# YOUR INSTRUCTIONS
Copy nothing but the lines below running from the line containing "CTS | 2080 | 1.16 | 3100 | 77.0 | 375" through the line containing "(Power assumes the", both end lines included.

# GIVEN RECORDS
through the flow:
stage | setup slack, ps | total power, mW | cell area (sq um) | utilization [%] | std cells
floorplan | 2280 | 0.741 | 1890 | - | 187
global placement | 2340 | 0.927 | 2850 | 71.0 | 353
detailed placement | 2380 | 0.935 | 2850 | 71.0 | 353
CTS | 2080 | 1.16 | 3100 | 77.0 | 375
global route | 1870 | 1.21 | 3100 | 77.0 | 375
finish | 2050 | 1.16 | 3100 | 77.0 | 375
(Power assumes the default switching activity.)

...

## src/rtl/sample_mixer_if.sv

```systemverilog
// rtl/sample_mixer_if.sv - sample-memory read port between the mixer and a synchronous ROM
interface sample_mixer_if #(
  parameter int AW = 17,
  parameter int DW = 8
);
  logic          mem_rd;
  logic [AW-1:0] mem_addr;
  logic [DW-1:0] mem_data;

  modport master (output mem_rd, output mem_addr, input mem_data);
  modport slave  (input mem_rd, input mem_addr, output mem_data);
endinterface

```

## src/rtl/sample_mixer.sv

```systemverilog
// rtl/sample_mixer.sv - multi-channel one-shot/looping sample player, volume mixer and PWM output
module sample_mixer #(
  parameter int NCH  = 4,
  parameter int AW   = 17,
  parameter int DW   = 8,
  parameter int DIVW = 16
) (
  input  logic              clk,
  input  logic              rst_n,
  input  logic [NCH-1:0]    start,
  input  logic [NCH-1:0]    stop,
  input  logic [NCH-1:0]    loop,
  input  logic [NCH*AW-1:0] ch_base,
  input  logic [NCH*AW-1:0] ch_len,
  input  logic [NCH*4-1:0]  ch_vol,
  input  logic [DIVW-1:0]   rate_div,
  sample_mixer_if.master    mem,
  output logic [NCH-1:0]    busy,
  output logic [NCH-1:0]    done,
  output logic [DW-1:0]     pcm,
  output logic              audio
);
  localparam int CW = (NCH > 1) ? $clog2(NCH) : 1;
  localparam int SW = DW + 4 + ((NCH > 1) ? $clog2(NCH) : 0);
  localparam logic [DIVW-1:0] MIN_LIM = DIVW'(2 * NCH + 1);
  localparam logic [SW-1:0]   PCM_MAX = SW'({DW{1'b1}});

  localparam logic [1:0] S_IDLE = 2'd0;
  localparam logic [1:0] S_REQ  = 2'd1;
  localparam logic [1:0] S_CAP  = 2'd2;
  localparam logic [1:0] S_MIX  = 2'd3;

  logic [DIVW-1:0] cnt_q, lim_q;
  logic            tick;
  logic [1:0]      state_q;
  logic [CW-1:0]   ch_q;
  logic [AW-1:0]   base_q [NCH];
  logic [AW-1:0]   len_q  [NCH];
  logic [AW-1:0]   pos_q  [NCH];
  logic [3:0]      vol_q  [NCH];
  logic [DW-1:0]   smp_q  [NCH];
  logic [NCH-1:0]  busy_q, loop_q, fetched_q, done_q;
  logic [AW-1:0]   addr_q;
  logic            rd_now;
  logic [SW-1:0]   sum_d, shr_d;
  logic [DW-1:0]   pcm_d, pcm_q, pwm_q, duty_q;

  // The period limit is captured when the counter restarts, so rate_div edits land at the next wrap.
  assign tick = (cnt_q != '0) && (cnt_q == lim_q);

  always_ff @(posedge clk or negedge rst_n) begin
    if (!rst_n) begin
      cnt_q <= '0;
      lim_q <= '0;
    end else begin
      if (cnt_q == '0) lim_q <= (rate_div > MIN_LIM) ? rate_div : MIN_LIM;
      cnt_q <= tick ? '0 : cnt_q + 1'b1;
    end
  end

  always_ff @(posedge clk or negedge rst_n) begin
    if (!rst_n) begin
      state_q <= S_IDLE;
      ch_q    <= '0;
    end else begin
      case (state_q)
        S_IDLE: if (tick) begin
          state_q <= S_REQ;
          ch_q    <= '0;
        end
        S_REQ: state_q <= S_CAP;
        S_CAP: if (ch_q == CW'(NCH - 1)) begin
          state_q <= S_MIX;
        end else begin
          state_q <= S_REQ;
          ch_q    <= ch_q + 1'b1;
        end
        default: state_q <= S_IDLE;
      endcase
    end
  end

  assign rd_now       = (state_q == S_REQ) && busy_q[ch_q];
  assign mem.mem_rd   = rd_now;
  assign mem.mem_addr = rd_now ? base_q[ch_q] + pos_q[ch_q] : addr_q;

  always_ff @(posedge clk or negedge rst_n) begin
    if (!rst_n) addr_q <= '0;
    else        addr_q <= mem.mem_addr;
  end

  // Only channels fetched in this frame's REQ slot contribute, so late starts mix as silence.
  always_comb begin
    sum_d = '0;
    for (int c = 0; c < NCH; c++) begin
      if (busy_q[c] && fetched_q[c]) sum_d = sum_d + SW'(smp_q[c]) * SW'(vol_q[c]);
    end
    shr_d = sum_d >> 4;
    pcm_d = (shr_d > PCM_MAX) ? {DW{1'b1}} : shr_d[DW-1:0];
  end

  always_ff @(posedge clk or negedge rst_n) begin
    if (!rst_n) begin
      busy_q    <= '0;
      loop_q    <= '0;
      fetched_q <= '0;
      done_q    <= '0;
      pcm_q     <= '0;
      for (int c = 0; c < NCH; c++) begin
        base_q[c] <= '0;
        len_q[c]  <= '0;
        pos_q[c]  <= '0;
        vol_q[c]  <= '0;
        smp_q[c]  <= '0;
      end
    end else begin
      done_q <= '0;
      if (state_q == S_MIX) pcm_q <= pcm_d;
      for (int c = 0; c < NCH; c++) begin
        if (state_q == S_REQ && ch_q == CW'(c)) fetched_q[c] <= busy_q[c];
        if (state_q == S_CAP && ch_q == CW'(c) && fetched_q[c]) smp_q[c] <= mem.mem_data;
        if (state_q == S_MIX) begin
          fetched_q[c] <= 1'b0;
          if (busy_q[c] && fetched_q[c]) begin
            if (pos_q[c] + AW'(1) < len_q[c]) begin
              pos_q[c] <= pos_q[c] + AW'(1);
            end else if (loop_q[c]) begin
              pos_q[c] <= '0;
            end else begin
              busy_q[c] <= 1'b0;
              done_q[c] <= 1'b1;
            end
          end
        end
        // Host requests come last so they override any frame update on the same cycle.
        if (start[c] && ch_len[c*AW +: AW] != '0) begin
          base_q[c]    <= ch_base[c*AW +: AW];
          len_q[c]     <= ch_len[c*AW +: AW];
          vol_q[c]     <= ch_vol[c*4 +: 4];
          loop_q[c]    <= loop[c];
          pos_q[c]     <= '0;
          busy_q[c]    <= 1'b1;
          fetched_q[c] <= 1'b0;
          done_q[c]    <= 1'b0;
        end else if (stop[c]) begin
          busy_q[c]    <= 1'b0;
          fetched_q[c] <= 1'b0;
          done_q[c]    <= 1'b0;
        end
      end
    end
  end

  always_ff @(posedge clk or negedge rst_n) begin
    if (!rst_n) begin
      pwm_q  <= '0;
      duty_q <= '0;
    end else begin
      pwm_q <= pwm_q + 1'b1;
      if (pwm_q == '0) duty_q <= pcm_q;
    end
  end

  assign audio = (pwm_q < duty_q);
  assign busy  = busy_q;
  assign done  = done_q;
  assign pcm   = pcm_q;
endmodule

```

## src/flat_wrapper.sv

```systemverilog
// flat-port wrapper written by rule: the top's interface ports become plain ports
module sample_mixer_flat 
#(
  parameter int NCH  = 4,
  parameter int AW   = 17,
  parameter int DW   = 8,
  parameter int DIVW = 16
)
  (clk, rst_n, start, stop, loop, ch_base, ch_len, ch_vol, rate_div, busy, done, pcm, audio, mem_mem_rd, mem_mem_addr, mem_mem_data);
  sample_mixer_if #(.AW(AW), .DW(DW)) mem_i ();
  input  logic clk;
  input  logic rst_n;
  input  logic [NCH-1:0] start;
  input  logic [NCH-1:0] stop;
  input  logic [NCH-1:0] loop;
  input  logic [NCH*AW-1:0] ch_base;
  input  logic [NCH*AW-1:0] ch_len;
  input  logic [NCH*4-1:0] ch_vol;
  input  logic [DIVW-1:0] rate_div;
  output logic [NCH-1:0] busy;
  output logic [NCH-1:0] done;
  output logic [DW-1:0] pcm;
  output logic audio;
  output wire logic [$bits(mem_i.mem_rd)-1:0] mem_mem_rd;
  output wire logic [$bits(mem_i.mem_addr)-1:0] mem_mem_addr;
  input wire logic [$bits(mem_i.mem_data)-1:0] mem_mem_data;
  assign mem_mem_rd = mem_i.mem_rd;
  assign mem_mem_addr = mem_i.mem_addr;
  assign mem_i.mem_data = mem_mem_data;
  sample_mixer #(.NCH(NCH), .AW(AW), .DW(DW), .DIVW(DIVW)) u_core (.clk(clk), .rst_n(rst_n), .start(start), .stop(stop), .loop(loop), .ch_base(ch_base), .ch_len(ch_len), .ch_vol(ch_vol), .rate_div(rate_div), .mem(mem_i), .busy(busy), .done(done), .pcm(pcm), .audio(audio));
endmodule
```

# FINAL ANSWER
CTS | 2080 | 1.16 | 3100 | 77.0 | 375
global route | 1870 | 1.21 | 3100 | 77.0 | 375
finish | 2050 | 1.16 | 3100 | 77.0 | 375
(Power assumes the default switching activity.)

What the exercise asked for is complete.